What do we gain when tolerating loss? The information bottleneck, lossy compression, and detecting horizontal gene transfer

2021 
Most microbes have the capacity to acquire genetic material from their environment. Recombination of foreign DNA yields genomes that are, at least in part, incongruent with the vertical history of their species. Dominant approaches for detecting such horizontal gene transfer (HGT) and recombination are phylogenetic, requiring a painstaking series of analyses including sequence-based clustering, alignment, and phylogenetic tree reconstruction. Given the breakneck pace of genome sequencing, these traditional pan-genomic methods do not scale. Here we propose an alignment-free and tree-free technique based on the sequential information bottleneck (SIB), an optimization procedure designed to extract some portion of relevant information from one random variable conditioned on another. In our case, this joint probability distribution tabulates occurrence counts of k-mers with respect to their genomes of origin (the relevance information) with the expectation that HGT and recombination will create a strong signal that distinguishes certain sets of co-occuring k-mers. The technique is conceptualized as a rate-distortion problem. We measure distortion in the relevance information as k-mers are compressed into clusters based on their co-occurrence in the source genomes.
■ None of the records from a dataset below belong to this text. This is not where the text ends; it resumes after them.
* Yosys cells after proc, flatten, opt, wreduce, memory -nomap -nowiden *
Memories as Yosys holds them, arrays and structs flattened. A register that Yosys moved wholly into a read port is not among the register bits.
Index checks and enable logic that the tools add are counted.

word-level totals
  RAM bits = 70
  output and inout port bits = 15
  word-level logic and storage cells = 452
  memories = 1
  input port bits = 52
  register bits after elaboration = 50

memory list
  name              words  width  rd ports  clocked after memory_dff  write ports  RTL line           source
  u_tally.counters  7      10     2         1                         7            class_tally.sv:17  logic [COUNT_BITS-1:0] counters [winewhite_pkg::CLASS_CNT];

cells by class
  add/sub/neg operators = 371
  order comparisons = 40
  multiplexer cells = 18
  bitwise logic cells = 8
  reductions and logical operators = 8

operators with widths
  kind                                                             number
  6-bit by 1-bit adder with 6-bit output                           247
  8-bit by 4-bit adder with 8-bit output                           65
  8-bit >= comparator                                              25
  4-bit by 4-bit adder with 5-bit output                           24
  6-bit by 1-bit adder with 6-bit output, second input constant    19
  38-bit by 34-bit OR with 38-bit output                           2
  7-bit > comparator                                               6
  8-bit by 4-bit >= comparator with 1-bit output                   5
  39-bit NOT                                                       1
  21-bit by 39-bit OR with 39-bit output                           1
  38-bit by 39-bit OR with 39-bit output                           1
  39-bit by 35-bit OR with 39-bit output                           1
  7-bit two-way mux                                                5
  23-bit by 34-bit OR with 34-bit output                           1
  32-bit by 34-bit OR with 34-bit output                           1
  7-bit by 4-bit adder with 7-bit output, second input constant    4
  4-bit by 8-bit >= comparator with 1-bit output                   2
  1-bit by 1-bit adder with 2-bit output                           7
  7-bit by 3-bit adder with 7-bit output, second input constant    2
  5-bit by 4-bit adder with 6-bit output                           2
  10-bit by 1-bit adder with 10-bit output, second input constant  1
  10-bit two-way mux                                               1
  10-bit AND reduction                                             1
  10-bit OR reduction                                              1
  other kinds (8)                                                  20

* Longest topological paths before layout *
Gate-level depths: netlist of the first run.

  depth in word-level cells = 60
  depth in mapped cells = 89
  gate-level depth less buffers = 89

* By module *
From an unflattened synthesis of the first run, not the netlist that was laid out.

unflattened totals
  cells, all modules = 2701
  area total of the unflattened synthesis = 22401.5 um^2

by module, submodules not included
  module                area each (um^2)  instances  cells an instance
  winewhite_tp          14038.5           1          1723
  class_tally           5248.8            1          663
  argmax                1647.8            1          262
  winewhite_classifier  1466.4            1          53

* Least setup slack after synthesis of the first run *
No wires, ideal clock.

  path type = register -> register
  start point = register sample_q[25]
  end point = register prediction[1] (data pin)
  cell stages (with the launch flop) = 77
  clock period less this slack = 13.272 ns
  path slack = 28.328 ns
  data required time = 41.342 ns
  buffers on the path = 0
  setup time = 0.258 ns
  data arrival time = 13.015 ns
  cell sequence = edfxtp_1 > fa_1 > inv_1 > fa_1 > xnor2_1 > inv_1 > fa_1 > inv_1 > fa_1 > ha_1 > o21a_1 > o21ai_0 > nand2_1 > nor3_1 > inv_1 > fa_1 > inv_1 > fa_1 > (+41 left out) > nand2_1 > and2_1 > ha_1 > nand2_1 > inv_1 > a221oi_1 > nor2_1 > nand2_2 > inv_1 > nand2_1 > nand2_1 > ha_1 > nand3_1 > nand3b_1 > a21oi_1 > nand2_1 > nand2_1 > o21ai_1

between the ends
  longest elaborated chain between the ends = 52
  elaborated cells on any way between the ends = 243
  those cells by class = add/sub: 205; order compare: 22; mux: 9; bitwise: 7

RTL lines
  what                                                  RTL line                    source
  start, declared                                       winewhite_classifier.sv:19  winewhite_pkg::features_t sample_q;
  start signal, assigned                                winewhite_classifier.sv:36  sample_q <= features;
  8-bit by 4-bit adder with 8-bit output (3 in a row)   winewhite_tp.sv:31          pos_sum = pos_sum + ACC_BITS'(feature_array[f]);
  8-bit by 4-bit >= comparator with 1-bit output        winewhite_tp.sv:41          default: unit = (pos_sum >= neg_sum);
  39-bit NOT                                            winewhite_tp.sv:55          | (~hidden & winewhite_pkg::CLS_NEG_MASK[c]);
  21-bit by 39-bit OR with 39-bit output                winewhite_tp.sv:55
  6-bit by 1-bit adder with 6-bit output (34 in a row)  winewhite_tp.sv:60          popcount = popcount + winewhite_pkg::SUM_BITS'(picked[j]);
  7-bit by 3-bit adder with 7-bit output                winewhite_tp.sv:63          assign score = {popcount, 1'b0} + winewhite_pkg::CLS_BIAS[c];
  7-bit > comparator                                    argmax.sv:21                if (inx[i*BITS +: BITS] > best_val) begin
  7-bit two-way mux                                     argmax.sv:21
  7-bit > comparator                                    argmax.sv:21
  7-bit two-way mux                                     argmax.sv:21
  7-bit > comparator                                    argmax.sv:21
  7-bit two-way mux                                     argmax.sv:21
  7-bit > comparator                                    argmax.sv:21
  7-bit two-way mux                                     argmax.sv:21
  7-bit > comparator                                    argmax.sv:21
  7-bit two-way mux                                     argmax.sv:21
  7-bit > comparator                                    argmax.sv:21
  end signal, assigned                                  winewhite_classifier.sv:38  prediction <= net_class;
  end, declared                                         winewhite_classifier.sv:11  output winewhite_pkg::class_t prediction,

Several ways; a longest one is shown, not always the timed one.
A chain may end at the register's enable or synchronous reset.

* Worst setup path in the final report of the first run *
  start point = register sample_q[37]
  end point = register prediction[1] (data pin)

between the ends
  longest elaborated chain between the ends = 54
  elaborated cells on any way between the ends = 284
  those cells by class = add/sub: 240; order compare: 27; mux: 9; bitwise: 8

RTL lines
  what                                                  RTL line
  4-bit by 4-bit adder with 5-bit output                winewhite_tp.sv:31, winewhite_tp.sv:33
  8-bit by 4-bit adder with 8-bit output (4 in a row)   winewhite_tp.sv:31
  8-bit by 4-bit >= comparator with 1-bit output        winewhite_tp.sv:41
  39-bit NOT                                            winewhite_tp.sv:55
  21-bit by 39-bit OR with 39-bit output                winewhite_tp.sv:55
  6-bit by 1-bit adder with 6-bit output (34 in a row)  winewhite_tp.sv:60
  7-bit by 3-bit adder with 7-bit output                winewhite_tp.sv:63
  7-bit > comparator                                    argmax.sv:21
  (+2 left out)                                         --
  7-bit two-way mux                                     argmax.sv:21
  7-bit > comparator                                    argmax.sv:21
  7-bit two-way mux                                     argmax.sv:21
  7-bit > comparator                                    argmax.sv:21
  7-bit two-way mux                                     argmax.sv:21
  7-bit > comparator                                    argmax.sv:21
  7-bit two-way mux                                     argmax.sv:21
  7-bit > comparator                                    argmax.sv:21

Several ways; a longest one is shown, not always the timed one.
[config.mk]
export PLATFORM = sky130hd
export DESIGN_NAME = rob_core
export DESIGN_NICKNAME = d
export VERILOG_FILES = /design/src/logic/rob_pkg.sv /design/src/logic/rob_if.sv /design/src/logic/commit_unit.sv /design/src/logic/issue_unit.sv /design/src/logic/reorder_buffer.sv /design/src/logic/rob_core.sv
export VERILOG_INCLUDE_DIRS = /design/src /design/src/logic
export SDC_FILE = /design/constraint.sdc
export NUM_CORES = 1
export LEC_CHECK = 0
export ABC_AREA = 1
export BUFFER_PORTS_ARGS = -buffer_cell sky130_fd_sc_hd__buf_2
export CORE_MARGIN = 8
export CORE_UTILIZATION = 45
export DETAILED_ROUTE_END_ITERATION = 7
export PLACE_DENSITY_LB_ADDON = 0.1
export SYNTH_ARGS = -nofsm -noshare
export SYNTH_HDL_FRONTEND = slang
export SYNTH_SLANG_ARGS = --single-unit
[constraint.sdc]
create_clock -name clock -period 9.7 [get_ports clock]
set_clock_uncertainty 0.2 [all_clocks]
set_input_delay 1.455 -clock clock [delete_from_list [all_inputs] [get_ports clock]]
set_output_delay 1.455 -clock clock [all_outputs]
set_load 0.1 [all_outputs]
==> config.mk <==
export PLATFORM = sky130hd
export DESIGN_NAME = csr_stage
export DESIGN_NICKNAME = d
export VERILOG_FILES = /design/src/common/riscv_csr_pkg.sv /design/src/common/csr_stage_pkg.sv /design/src/csr/csr_regfile.sv /design/src/csr/csr_trap_ctrl.sv /design/src/logic/csr_issue.sv /design/src/logic/csr_stage.sv
export VERILOG_INCLUDE_DIRS = /design/src /design/src/common
export SDC_FILE = /design/constraint.sdc
export NUM_CORES = 1
export LEC_CHECK = 0
export BUFFER_PORTS_ARGS = -buffer_cell sky130_fd_sc_hd__buf_2
export CAP_MARGIN = 30
export CORE_MARGIN = 2
export CORE_UTILIZATION = 30
export DETAILED_ROUTE_END_ITERATION = 16
export GPL_TIMING_DRIVEN = 1
export PLACE_DENSITY = 0.47
export RECOVER_POWER = 50
export SYNTH_ARGS = -nofsm -noshare
export SYNTH_HDL_FRONTEND = slang
export SYNTH_HIERARCHICAL = 1
export SYNTH_SLANG_ARGS = --single-unit
==> constraint.sdc <==
create_clock -name clk -period 8.6 [get_ports clk]
set_input_delay 1.29 -clock clk [delete_from_list [all_inputs] [get_ports clk]]
set_output_delay 1.29 -clock clk [all_outputs]
set_load 0.01 [all_outputs]
==> src/common/csr_settings.svh <==
`ifndef CSR_SETTINGS_SVH
`define CSR_SETTINGS_SVH

// Data path width, RV32 only
`define CSR_XLEN 32

// CSR address field of the instruction
`define CSR_ADDR_W 12

// Pipeline instruction id
`define CSR_ID_W 64

// Free running counters from the core
`define CSR_CNT_W 64

// Saved id after reset, never issued by the pipeline
`define CSR_ID_NONE 64'hffff_0000_0000_0000

// MXL = 32, extensions A, I and M
`define CSR_MISA_VALUE 32'h4000_1101

`endif

==> src/common/riscv_csr_pkg.sv <==
`default_nettype none

`include "csr_settings.svh"

package riscv_csr_pkg;

    // Only user and machine mode exist
    typedef enum logic [1:0] {
        PRIV_USER    = 2'b00,
        PRIV_MACHINE = 2'b11
    } priv_mode_e;

    // Implemented CSR addresses
    typedef enum logic [`CSR_ADDR_W-1:0] {
        CSR_ADDR_CYCLE     = 12'hc00,
        CSR_ADDR_TIME      = 12'hc01,
        CSR_ADDR_CYCLEH    = 12'hc80,
        CSR_ADDR_TIMEH     = 12'hc81,
        CSR_ADDR_MVENDORID = 12'hf11,
        CSR_ADDR_MARCHID   = 12'hf12,
        CSR_ADDR_MIMPID    = 12'hf13,
        CSR_ADDR_MHARTID   = 12'hf14,
        CSR_ADDR_MSTATUS   = 12'h300,
        CSR_ADDR_MISA      = 12'h301,
        CSR_ADDR_MIE       = 12'h304,
        CSR_ADDR_MTVEC     = 12'h305,
        CSR_ADDR_MSCRATCH  = 12'h340,
        CSR_ADDR_MEPC      = 12'h341,
        CSR_ADDR_MCAUSE    = 12'h342,
        CSR_ADDR_MIP       = 12'h344,
        CSR_ADDR_MCYCLE    = 12'hb00,
        CSR_ADDR_MCYCLEH   = 12'hb80
    } csr_addr_e;

    // Interrupt bit in the top position
    typedef enum logic [`CSR_XLEN-1:0] {
        MCAUSE_ECALL_U = 32'h0000_0008,
        MCAUSE_ECALL_M = 32'h0000_000b,
        MCAUSE_IRQ_SW  = 32'h8000_0003,
        MCAUSE_IRQ_TMR = 32'h8000_0007,
        MCAUSE_IRQ_EXT = 32'h8000_000b
    } mcause_e;

    // Bit positions shared by mie and mip
    localparam int IRQ_MSI_BIT = 3;
    localparam int IRQ_MTI_BIT = 7;
    localparam int IRQ_MEI_BIT = 11;

    // Machine interrupt lines as stored in mie and mip
    typedef struct packed {
        logic mei;
        logic mti;
        logic msi;
    } irq_bits_t;

    // Full mstatus word, unused fields stay zero
    typedef struct packed {
        logic [13:0] wpri3;
        logic        mprv;
        logic [3:0]  wpri2;
        priv_mode_e  mpp;
        logic [2:0]  wpri1;
        logic        mpie;
        logic [2:0]  wpri0;
        logic        mie;
        logic [2:0]  wpri_lo;
    } mstatus_t;

    localparam mstatus_t MSTATUS_RESET = '{
        wpri3: '0, mprv: 1'b0, wpri2: '0, mpp: PRIV_MACHINE,
        wpri1: '0, mpie: 1'b0, wpri0: '0, mie: 1'b0, wpri_lo: '0
    };

    // Keep only the implemented fields, MPP is WARL
    function automatic mstatus_t mstatus_from_word(logic [`CSR_XLEN-1:0] w);
        mstatus_t s;
        s      = MSTATUS_RESET;
        s.mprv = w[17];
        s.mpp  = (w[12:11] == 2'b11) ? PRIV_MACHINE : PRIV_USER;
        s.mpie = w[7];
        s.mie  = w[3];
        return s;
    endfunction

    function automatic logic [`CSR_XLEN-1:0] irq_to_word(irq_bits_t b);
        logic [`CSR_XLEN-1:0] w;
        w              = '0;
        w[IRQ_MEI_BIT] = b.mei;
        w[IRQ_MTI_BIT] = b.mti;
        w[IRQ_MSI_BIT] = b.msi;
        return w;
    endfunction

    function automatic irq_bits_t irq_from_word(logic [`CSR_XLEN-1:0] w);
        irq_bits_t b;
        b.mei = w[IRQ_MEI_BIT];
        b.mti = w[IRQ_MTI_BIT];
        b.msi = w[IRQ_MSI_BIT];
        return b;
    endfunction

endpackage

`default_nettype wire

==> src/common/csr_stage_pkg.sv <==
`default_nettype none

`include "csr_settings.svh"

package csr_stage_pkg;

    import riscv_csr_pkg::*;

    // Command decoded by the pipeline for this stage
    typedef enum logic [2:0] {
        CMD_NONE  = 3'd0,
        CMD_WRITE = 3'd1,
        CMD_SET   = 3'd2,
        CMD_CLEAR = 3'd3,
        CMD_ECALL = 3'd4,
        CMD_MRET  = 3'd5
    } csr_cmd_e;

    // One instruction as seen by the CSR stage
    typedef struct packed {
        logic [`CSR_XLEN-1:0]   pc;
        logic [`CSR_ID_W-1:0]   inst_id;
        csr_cmd_e               cmd;
        // Raw address, may be unimplemented
        logic [`CSR_ADDR_W-1:0] addr;
        // rs1 value or zero-extended immediate
        logic [`CSR_XLEN-1:0]   operand;
        // Stores are never interrupted
        logic                   is_store;
    } csr_req_t;

    // Register file state that trap control needs
    typedef struct packed {
        priv_mode_e           mode;
        mstatus_t             mstatus;
        irq_bits_t            mie;
        irq_bits_t            mip;
        logic [`CSR_XLEN-1:0] mtvec;
        logic [`CSR_XLEN-1:0] mepc;
    } trap_view_t;

    // Trap decision, applied by the register file on commit
    typedef struct packed {
        logic    take_interrupt;
        logic    take_ecall;
        logic    take_mret;
        mcause_e cause;
    } trap_event_t;

endpackage

`default_nettype wire

==> src/csr/csr_regfile.sv <==
`timescale 1ns/1ns
`default_nettype none

`include "csr_settings.svh"

module csr_regfile import riscv_csr_pkg::*, csr_stage_pkg::*; (
    input  logic                  clk,
    input  logic                  rst_n,
    input  logic                  commit,
    input  csr_req_t              req,
    input  trap_event_t           event_in,
    input  logic [`CSR_CNT_W-1:0] mtime,
    input  logic [`CSR_CNT_W-1:0] mtimecmp,
    input  logic [`CSR_CNT_W-1:0] cycle_cnt,
    input  logic [`CSR_CNT_W-1:0] time_cnt,
    input  logic                  irq_ext,
    input  logic                  irq_sw,
    output logic [`CSR_XLEN-1:0]  rdata,
    output trap_view_t            view
);

    // Current privilege mode
    priv_mode_e           mode;

    mstatus_t             mstatus;
    irq_bits_t            mie;
    irq_bits_t            mip;
    logic [`CSR_XLEN-1:0] mtvec;
    logic [`CSR_XLEN-1:0] mscratch;
    logic [`CSR_XLEN-1:0] mepc;
    logic [`CSR_XLEN-1:0] mcause;

    logic                 can_access;
    logic                 can_write;
    logic                 is_rmw;
    logic [`CSR_XLEN-1:0] cur_val;
    logic [`CSR_XLEN-1:0] wdata;

    // Bits 9:8 give the lowest mode allowed
    assign can_access = req.addr[9:8] <= mode;
    // Bits 11:10 both set means read-only
    assign can_write  = can_access && !req.addr[10];

    assign is_rmw = (req.cmd == CMD_WRITE) || (req.cmd == CMD_SET) ||
                    (req.cmd == CMD_CLEAR);

    // Old value of the addressed CSR
    always_comb begin
        case (req.addr)
            CSR_ADDR_CYCLE, CSR_ADDR_MCYCLE:   cur_val = cycle_cnt[`CSR_XLEN-1:0];
            CSR_ADDR_CYCLEH, CSR_ADDR_MCYCLEH: cur_val = cycle_cnt[`CSR_CNT_W-1:`CSR_XLEN];
            CSR_ADDR_TIME:                     cur_val = time_cnt[`CSR_XLEN-1:0];
            CSR_ADDR_TIMEH:                    cur_val = time_cnt[`CSR_CNT_W-1:`CSR_XLEN];
            // ID registers read as zero
            CSR_ADDR_MVENDORID, CSR_ADDR_MARCHID,
            CSR_ADDR_MIMPID, CSR_ADDR_MHARTID: cur_val = '0;
            CSR_ADDR_MSTATUS:                  cur_val = mstatus;
            CSR_ADDR_MISA:                     cur_val = `CSR_MISA_VALUE;
            CSR_ADDR_MIE:                      cur_val = irq_to_word(mie);
            CSR_ADDR_MTVEC:                    cur_val = mtvec;
            CSR_ADDR_MSCRATCH:                 cur_val = mscratch;
            CSR_ADDR_MEPC:                     cur_val = mepc;
            CSR_ADDR_MCAUSE:                   cur_val = mcause;
            CSR_ADDR_MIP:                      cur_val = irq_to_word(mip);
            default:                           cur_val = '0;
        endcase
    end

    // Write merge for csrrw, csrrs and csrrc
    always_comb begin
        case (req.cmd)
            CMD_WRITE: wdata = req.operand;
            CMD_SET:   wdata = cur_val | req.operand;
            CMD_CLEAR: wdata = cur_val & ~req.operand;
            default:   wdata = cur_val;
        endcase
    end

    // Old value returned, zero when refused
    always_ff @(posedge clk or negedge rst_n) begin
        if (!rst_n) begin
            rdata <= '0;
        end else if (commit) begin
            rdata <= can_access ? cur_val : '0;
        end
    end

    // Pending lines sampled every cycle, not writable
    always_ff @(posedge clk or negedge rst_n) begin
        if (!rst_n) begin
            mip <= '0;
        end else begin
            mip.mei <= irq_ext;
            mip.msi <= irq_sw;
            mip.mti <= mtime >= mtimecmp;
        end
    end

    always_ff @(posedge clk or negedge rst_n) begin
        if (!rst_n) begin
            mode     <= PRIV_MACHINE;
            mstatus  <= MSTATUS_RESET;
            mie      <= '0;
            mtvec    <= '0;
            mscratch <= '0;
            mepc     <= '0;
            mcause   <= '0;
        end else if (commit) begin
            if (event_in.take_interrupt || event_in.take_ecall) begin
                // Trap entry into machine mode
                mepc         <= req.pc;
                mcause       <= event_in.cause;
                mstatus.mpp  <= mode;
                mstatus.mpie <= mstatus.mie;
                mstatus.mie  <= 1'b0;
                mode         <= PRIV_MACHINE;
            end else if (event_in.take_mret) begin
                // Return to the mode saved in MPP
                mstatus.mie  <= mstatus.mpie;
                mstatus.mpie <= 1'b1;
                mode         <= mstatus.mpp;
                mstatus.mpp  <= PRIV_USER;
                if (mstatus.mpp != PRIV_MACHINE) begin
                    mstatus.mprv <= 1'b0;
                end
            end else if (is_rmw && can_write) begin
                // misa, mip and counters ignore writes
                case (req.addr)
                    CSR_ADDR_MSTATUS:  mstatus  <= mstatus_from_word(wdata);
                    CSR_ADDR_MIE:      mie      <= irq_from_word(wdata);
                    CSR_ADDR_MTVEC:    mtvec    <= wdata;
                    CSR_ADDR_MSCRATCH: mscratch <= wdata;
                    CSR_ADDR_MEPC:     mepc     <= {wdata[`CSR_XLEN-1:2], 2'b00};
                    CSR_ADDR_MCAUSE:   mcause   <= wdata;
                    default: begin
                    end
                endcase
            end
        end
    end

    // State for the trap decision
    assign view = '{
        mode:    mode,
        mstatus: mstatus,
        mie:     mie,
        mip:     mip,
        mtvec:   mtvec,
        mepc:    mepc
    };

endmodule

`default_nettype wire

==> src/csr/csr_trap_ctrl.sv <==
`timescale 1ns/1ns
`default_nettype none

`include "csr_settings.svh"

module csr_trap_ctrl import riscv_csr_pkg::*, csr_stage_pkg::*; (
    input  logic                 clk,
    input  logic                 rst_n,
    input  logic                 valid,
    input  logic                 commit,
    input  csr_req_t             req,
    input  trap_view_t           view,
    output trap_event_t          event_out,
    output logic                 irq_pending,
    output logic                 trap,
    output logic [`CSR_XLEN-1:0] trap_vector
);

    logic                 irq_global;
    logic                 irq_ext_en;
    logic                 irq_sw_en;
    logic                 irq_tmr_en;
    mcause_e              irq_cause;
    mcause_e              ecall_cause;
    logic                 take_irq;
    logic                 take_ecall;
    logic                 take_mret;
    logic                 trap_now;
    logic                 trap_hold;
    logic [`CSR_XLEN-1:0] mtvec_base;
    logic [`CSR_XLEN-1:0] irq_target;
    logic [`CSR_XLEN-1:0] next_vector;

    // User mode is always interruptible by machine interrupts
    assign irq_global = (view.mode == PRIV_USER) || view.mstatus.mie;

    assign irq_ext_en = irq_global && view.mip.mei && view.mie.mei;
    assign irq_sw_en  = irq_global && view.mip.msi && view.mie.msi;
    assign irq_tmr_en = irq_global && view.mip.mti && view.mie.mti;

    // External first, then software, then timer
    assign irq_cause = irq_ext_en ? MCAUSE_IRQ_EXT :
                       irq_sw_en  ? MCAUSE_IRQ_SW  : MCAUSE_IRQ_TMR;

    assign ecall_cause = (view.mode == PRIV_USER) ? MCAUSE_ECALL_U : MCAUSE_ECALL_M;

    // Stores must complete, so they are never interrupted
    assign irq_pending = (irq_ext_en || irq_sw_en || irq_tmr_en) && !req.is_store;

    // Interrupt wins over ecall and mret
    assign take_irq   = valid && irq_pending;
    assign take_ecall = valid && !irq_pending && (req.cmd == CMD_ECALL);
    assign take_mret  = valid && !irq_pending && (req.cmd == CMD_MRET);
    assign trap_now   = take_irq || take_ecall || take_mret;

    assign event_out = '{
        take_interrupt: take_irq,
        take_ecall:     take_ecall,
        take_mret:      take_mret,
        cause:          take_irq ? irq_cause : ecall_cause
    };

    // Low two bits of mtvec are the mode field
    assign mtvec_base = {view.mtvec[`CSR_XLEN-1:2], 2'b00};

    // Vectored mode adds 4 x cause code, interrupts only
    assign irq_target = (view.mtvec[1:0] == 2'b01) ?
                        mtvec_base + {irq_cause[`CSR_XLEN-3:0], 2'b00} : mtvec_base;

    assign next_vector = take_irq   ? irq_target :
                         take_ecall ? mtvec_base : view.mepc;

    // Trap state changes right after commit, so the decision is held
    // for the rest of the cycles of this instruction
    always_ff @(posedge clk or negedge rst_n) begin
        if (!rst_n) begin
            trap_hold <= 1'b0;
        end else if (commit) begin
            trap_hold <= trap_now;
        end
    end

    assign trap = valid && (commit ? trap_now : trap_hold);

    // Target stays until the next trapping commit
    always_ff @(posedge clk or negedge rst_n) begin
        if (!rst_n) begin
            trap_vector <= '0;
        end else if (commit && trap_now) begin
            trap_vector <= next_vector;
        end
    end

endmodule

`default_nettype wire

==> src/logic/csr_issue.sv <==
`timescale 1ns/1ns
`default_nettype none

`include "csr_settings.svh"

module csr_issue (
    input  logic                 clk,
    input  logic                 rst_n,
    input  logic                 valid,
    input  logic [`CSR_ID_W-1:0] inst_id,
    input  logic                 needs_stall,
    output logic                 commit,
    output logic                 stall
);

    // Id of the last instruction seen with valid high
    logic [`CSR_ID_W-1:0] saved_id;
    logic                 is_new;

    // New instruction only when the id changes
    assign is_new = valid && (inst_id != saved_id);

    // One commit per id, a held request never commits twice
    assign commit = is_new;

    // Pipeline waits one cycle for registered results
    assign stall = is_new && needs_stall;

    // Saved id catches up in the commit cycle
    // so the next cycle sees the same id and releases the stall
    always_ff @(posedge clk or negedge rst_n) begin
        if (!rst_n) begin
            saved_id <= `CSR_ID_NONE;
        end else if (valid) begin
            saved_id <= inst_id;
        end
    end

endmodule

`default_nettype wire

==> src/logic/csr_stage.sv <==
`timescale 1ns/1ns
`default_nettype none

`include "csr_settings.svh"

module csr_stage import csr_stage_pkg::*; (
    input  logic                  clk,
    input  logic                  rst_n,
    input  logic                  csr_valid,
    input  csr_req_t              csr_req,
    input  logic [`CSR_CNT_W-1:0] mtime,
    input  logic [`CSR_CNT_W-1:0] mtimecmp,
    input  logic [`CSR_CNT_W-1:0] cycle_cnt,
    input  logic [`CSR_CNT_W-1:0] time_cnt,
    input  logic                  irq_ext,
    input  logic                  irq_sw,
    output logic [`CSR_XLEN-1:0]  csr_rdata,
    output logic                  csr_stall,
    output logic                  csr_trap,
    output logic [`CSR_XLEN-1:0]  csr_trap_vector
);

    logic        commit;
    logic        irq_pending;
    logic        needs_stall;
    trap_view_t  view;
    trap_event_t trap_event;

    // Any command or a pending interrupt needs a registered result
    assign needs_stall = (csr_req.cmd != CMD_NONE) || irq_pending;

    csr_issue i_csr_issue (
        .clk         (clk),
        .rst_n       (rst_n),
        .valid       (csr_valid),
        .inst_id     (csr_req.inst_id),
        .needs_stall (needs_stall),
        .commit      (commit),
        .stall       (csr_stall)
    );

    csr_regfile i_csr_regfile (
        .clk       (clk),
        .rst_n     (rst_n),
        .commit    (commit),
        .req       (csr_req),
        .event_in  (trap_event),
        .mtime     (mtime),
        .mtimecmp  (mtimecmp),
        .cycle_cnt (cycle_cnt),
        .time_cnt  (time_cnt),
        .irq_ext   (irq_ext),
        .irq_sw    (irq_sw),
        .rdata     (csr_rdata),
        .view      (view)
    );

    csr_trap_ctrl i_csr_trap_ctrl (
        .clk         (clk),
        .rst_n       (rst_n),
        .valid       (csr_valid),
        .commit      (commit),
        .req         (csr_req),
        .view        (view),
        .event_out   (trap_event),
        .irq_pending (irq_pending),
        .trap        (csr_trap),
        .trap_vector (csr_trap_vector)
    );

endmodule

`default_nettype wire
This approach is similar to topic mining in the Natural Language Processing (NLP) literature. The result is model-free, unsupervised compression of k-mers into genomic topics that trace tracts of shared genome sequence whether vertically or horizontally acquired. We examine the performance of SIB on simulated data and on the known large-scale recombination event that formed the Staphylococcus aureus ST239 clade. We use this technique to detect recombined regions and recover the vertically inherited core genome with a fraction of the computing power required of current phylogenetic methods.